Phylogenetic analyses using plastid genes have been conducted across a range of divergences from the species level and to very deep levels. Particularly at deeper levels (e.g. at divergences traditionally recognized at the family level and deeper), plastid data have been of enormous value. Initial studies employed only rbcL (encoding the large subunit of RuBisCO); in a landmark study showing the utility of plastid gene sequences, a collaboration of 43 investigators provided the first DNA phylogenetic framework for seed plants based on an analysis of 499 species (Chase et al., 1993) . Most recently, next-generation sequencing has enabled the sequencing of the complete plastid genome and the assembly of large phylogenetic trees across all green plants (Gitzendanner et al., 2018; Ruhfel et al., 2014) ; other studies of plastid loci have focused on major subclades of green plants . Plastid phylogenetics ushered in the most the fundamental changes in our understanding of plant relationships in the past 150 years, revealing the major clades of green plants, the sister group to land plants, relationships across land plants, with a major reshaping of our understanding of moss, liverwort, fern, gymnosperms and angiosperm phylogeny. Not only have these studies resulted in a clearer understanding of evolutionary relationships, they have also prompted major new classifications for the angiosperms (APG IV 2016) and ferns (Pteridophyte.Phylogeny.Group, 2016); these are groundbreaking classifications that represent dramatic changes from anything previously published based on morphology.

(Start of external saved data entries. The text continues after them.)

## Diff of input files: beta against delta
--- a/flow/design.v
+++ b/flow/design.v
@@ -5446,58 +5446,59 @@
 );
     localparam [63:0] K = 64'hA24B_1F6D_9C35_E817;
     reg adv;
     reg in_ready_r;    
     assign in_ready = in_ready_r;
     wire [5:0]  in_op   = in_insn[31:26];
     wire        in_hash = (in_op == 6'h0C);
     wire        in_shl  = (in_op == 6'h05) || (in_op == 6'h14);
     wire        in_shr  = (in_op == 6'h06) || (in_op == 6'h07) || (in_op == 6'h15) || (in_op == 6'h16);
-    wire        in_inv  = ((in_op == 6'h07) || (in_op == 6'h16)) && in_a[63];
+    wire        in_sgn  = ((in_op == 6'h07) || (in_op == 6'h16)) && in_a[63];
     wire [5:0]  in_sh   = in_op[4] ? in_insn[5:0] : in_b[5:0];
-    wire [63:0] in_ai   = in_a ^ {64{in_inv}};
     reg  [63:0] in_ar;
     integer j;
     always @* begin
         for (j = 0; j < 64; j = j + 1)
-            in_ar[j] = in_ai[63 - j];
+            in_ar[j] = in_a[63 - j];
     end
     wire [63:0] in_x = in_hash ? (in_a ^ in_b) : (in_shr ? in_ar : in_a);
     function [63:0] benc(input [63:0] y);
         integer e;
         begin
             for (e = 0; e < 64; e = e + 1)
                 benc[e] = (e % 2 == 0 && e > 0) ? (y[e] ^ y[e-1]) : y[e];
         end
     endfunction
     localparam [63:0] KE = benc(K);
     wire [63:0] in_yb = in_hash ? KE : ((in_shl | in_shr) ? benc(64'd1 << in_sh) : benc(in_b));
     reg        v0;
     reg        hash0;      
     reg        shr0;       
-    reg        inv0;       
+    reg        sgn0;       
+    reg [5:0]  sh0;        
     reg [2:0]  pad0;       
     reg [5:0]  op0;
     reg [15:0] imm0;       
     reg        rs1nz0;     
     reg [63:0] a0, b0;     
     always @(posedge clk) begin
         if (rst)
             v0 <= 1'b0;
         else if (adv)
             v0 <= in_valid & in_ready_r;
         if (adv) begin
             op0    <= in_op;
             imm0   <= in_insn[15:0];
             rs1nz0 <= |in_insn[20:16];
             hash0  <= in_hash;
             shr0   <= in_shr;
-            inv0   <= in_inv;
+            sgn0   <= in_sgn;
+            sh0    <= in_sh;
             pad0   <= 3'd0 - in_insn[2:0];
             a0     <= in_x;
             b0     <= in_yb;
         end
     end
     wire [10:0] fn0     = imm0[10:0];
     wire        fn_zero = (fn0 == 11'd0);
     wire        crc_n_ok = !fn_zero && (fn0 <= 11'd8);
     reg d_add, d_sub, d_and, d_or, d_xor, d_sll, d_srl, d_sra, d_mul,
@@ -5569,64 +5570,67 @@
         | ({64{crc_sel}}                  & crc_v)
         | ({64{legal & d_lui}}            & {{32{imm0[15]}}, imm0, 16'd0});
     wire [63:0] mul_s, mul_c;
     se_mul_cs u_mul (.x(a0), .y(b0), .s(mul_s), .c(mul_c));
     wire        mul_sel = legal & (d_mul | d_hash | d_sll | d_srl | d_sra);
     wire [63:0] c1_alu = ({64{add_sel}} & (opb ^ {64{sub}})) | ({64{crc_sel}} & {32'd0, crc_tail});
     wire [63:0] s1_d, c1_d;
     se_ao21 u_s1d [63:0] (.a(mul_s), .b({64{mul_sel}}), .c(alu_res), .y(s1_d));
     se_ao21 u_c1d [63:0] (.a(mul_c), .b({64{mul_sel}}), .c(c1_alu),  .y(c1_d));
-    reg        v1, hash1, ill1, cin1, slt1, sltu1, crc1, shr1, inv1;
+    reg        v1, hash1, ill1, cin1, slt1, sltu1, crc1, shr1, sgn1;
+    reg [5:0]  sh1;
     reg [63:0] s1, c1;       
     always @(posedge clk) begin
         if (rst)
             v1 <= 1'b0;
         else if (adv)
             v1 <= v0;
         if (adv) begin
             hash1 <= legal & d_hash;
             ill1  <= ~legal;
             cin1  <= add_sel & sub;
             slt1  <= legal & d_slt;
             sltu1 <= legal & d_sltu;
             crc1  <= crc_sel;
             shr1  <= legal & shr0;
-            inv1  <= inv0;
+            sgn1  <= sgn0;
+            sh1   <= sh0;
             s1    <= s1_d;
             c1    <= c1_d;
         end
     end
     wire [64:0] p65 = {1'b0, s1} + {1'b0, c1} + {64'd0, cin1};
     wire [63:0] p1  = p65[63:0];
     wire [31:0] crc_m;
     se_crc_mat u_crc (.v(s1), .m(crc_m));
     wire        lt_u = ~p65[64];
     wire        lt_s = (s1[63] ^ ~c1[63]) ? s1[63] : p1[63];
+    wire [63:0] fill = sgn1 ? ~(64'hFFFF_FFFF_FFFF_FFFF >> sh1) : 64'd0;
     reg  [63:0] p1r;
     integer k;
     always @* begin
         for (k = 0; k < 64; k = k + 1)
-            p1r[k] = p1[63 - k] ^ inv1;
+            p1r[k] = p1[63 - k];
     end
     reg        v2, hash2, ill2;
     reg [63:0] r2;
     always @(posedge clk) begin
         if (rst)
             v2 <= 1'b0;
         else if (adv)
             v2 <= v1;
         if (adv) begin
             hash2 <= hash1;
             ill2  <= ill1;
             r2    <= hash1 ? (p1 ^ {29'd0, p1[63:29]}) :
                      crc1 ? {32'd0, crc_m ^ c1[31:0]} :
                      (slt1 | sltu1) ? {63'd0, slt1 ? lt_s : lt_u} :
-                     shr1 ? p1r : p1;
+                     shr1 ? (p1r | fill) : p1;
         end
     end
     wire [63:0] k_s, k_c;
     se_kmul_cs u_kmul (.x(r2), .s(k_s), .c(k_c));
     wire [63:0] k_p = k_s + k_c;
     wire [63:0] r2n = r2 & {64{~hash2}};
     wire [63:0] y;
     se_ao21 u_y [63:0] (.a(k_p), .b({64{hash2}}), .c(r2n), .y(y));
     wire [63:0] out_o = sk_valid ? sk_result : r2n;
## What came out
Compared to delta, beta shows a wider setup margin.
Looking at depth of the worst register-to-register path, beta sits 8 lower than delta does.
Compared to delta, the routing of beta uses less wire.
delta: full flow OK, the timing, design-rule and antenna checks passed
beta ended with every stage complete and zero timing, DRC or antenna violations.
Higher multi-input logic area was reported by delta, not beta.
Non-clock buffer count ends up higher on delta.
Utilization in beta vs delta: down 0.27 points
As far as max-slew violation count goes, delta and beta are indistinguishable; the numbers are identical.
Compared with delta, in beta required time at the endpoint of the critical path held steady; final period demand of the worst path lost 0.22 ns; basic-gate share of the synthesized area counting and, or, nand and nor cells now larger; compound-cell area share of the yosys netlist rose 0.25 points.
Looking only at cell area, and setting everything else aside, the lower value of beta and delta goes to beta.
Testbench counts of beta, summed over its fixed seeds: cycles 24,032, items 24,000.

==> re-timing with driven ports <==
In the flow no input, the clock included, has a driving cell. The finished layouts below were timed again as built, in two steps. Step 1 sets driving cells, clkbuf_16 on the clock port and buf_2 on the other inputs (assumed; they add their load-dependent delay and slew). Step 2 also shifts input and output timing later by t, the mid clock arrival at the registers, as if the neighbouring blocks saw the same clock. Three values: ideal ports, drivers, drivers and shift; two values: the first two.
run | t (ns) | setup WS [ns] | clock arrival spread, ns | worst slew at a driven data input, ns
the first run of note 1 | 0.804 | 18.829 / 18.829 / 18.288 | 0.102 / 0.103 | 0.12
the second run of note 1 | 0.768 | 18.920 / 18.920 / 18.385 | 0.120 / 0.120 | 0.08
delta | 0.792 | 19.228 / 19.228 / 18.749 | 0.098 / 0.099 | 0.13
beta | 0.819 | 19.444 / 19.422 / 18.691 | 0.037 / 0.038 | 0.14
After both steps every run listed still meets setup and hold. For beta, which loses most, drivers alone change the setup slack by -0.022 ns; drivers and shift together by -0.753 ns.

In some cases, the plastid genome has exhibited enough variation to be of utility in studies at the population level and also in phylogeographic analyses (Brunsfeld et al., 2001; Soltis et al., 1997) , although not on the scale observed with mtDNA in animals. Although hybridization has long been known to be a major force in plant evolution, molecular studies using plastid genes have revealed many unsuspected past hybridization events showing that hybridization is even more prevalent in plants than thought, with hundreds of documented cases of introgression of plastid genomes. Most of our current framework of green plant phylogenetic relationships is based on plastid genome sequence data, and current classifications are largely based on plastid gene phylogenetics. Only in the past few years as nuclear gene sequencing has become more routine have comparable nuclear gene topologies been generated. Importantly, there are discordances between plastid and nuclear trees, not only at shallow levels where introgression has long been detected, but also at deep levels , indicating putative ancient reticulation.

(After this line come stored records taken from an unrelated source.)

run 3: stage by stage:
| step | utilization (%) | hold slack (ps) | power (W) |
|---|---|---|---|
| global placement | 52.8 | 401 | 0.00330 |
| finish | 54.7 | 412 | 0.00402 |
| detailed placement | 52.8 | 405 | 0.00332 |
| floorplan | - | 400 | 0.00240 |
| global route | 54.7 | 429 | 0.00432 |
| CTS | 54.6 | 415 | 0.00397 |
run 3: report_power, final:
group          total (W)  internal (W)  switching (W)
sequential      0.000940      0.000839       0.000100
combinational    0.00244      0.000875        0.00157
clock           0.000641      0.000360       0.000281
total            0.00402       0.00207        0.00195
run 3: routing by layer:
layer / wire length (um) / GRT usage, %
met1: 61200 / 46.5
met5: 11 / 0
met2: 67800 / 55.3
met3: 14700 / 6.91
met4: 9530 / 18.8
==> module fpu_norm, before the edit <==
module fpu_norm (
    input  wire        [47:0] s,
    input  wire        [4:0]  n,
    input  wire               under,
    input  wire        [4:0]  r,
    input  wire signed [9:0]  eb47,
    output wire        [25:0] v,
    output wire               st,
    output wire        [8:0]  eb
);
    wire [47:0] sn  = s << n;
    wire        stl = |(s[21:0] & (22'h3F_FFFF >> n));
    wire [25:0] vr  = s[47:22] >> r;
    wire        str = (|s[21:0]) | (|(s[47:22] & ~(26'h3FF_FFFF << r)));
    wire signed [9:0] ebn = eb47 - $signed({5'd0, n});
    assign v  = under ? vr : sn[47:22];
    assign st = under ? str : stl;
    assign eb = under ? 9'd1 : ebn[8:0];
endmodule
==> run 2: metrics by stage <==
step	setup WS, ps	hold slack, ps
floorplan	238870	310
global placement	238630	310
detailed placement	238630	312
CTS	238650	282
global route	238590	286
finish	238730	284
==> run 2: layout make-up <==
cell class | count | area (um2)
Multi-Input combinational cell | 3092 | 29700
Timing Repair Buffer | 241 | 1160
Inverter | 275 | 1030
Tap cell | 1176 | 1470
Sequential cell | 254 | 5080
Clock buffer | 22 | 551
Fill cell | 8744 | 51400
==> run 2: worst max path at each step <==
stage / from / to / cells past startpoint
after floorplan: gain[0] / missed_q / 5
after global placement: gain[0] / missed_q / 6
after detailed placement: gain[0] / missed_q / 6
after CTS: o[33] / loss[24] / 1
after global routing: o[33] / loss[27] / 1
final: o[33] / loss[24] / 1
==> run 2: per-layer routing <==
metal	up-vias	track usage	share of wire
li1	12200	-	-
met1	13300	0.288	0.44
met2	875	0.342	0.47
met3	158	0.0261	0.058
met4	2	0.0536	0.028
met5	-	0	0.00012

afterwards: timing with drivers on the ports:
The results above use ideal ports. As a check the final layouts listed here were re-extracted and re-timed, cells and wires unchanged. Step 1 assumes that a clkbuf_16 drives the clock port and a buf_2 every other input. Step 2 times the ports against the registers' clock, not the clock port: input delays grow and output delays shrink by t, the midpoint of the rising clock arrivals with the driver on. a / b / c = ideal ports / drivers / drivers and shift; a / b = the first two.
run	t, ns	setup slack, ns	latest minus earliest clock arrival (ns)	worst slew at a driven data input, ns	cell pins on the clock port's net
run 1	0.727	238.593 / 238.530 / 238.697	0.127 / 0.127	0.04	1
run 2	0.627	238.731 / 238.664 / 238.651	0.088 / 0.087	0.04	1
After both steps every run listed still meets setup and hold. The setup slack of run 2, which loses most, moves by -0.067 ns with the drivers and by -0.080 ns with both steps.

Studies of plastid genes and genomes have also revealed the complex history of the plastid green plant clade, with secondary and tertiary endosymbiotic events (representing the capture of photosynthetic green or red algae) occurred in other lineages, including brown algae, red algae and Euglena (Keeling, 2004; Keeling, 2010; Palmer et al., 2004) . Together, this increasingly large set of plastid genes and genomes from across green plant phylogeny and other clades of photosynthetic eukaryotes provides the sequence information and resources, not only for tracing plant evolution, but also for chloroplast genetic engineering.

The technical innovations (Moore et al., 2006; Stull et al., 2013; Uribe-Convers et al., 2014) that enabled use of the entire plastome, or at least most of the~80 protein-coding genes, as well as the four tRNA genes, typical of an angiosperm plastome, in phylogenetic analyses (Gitzendanner et Stull et al., 2015) continue to be instructive about the evolution of the genome itself. Despite long-standing debate about if, when and how to combine data from different sources (molecules and morphology) or different genomes (nuclear and organellar), combining all plastid genes in a single analysis, perhaps with different evolutionary parameter values, has generally received consensus, as these genes are linked and represent a single chromosome (perhaps viewed as a single character, Doyle, 1992) , and most studies have indeed combined plastid genes into a single analysis. Recent evidence, however, has revealed extensive topological discordance among trees built from individual plastid genes, both across angiosperms as a whole (Walker et al., 2019) and within legumes . Although differences among plastid gene trees may arise due to biological causes-for example heteroplasmic recombination and gene transfer among plastid, nuclear and mitochondrial genomes -strong conflict is unexpected, particularly given that heteroplasmy is considered rare (Sancho et al., 2018; Sullivan et al., 2017) , limiting the possibility of recombination. The factors responsible for observed discordant plastid gene trees are not well understood on an empirical level, and more research is needed into heteroplasmy and intergenomic transfer, although results to date point to both stochastic and systematic error, the latter arising due to misspecifications of the evolutionary model used in the phylogenetic analysis (Walker et al., 2019) . Regardless of the cause of gene tree conflict, plastid genes, if combined into a single analysis, may conflate multiple phylogenetic signals, muddying the overall inference of both topology and branch lengths, with consequences for downstream analyses of divergence times, diversification, character evolution and more; thus, greater exploration of plastid gene trees is needed in future studies.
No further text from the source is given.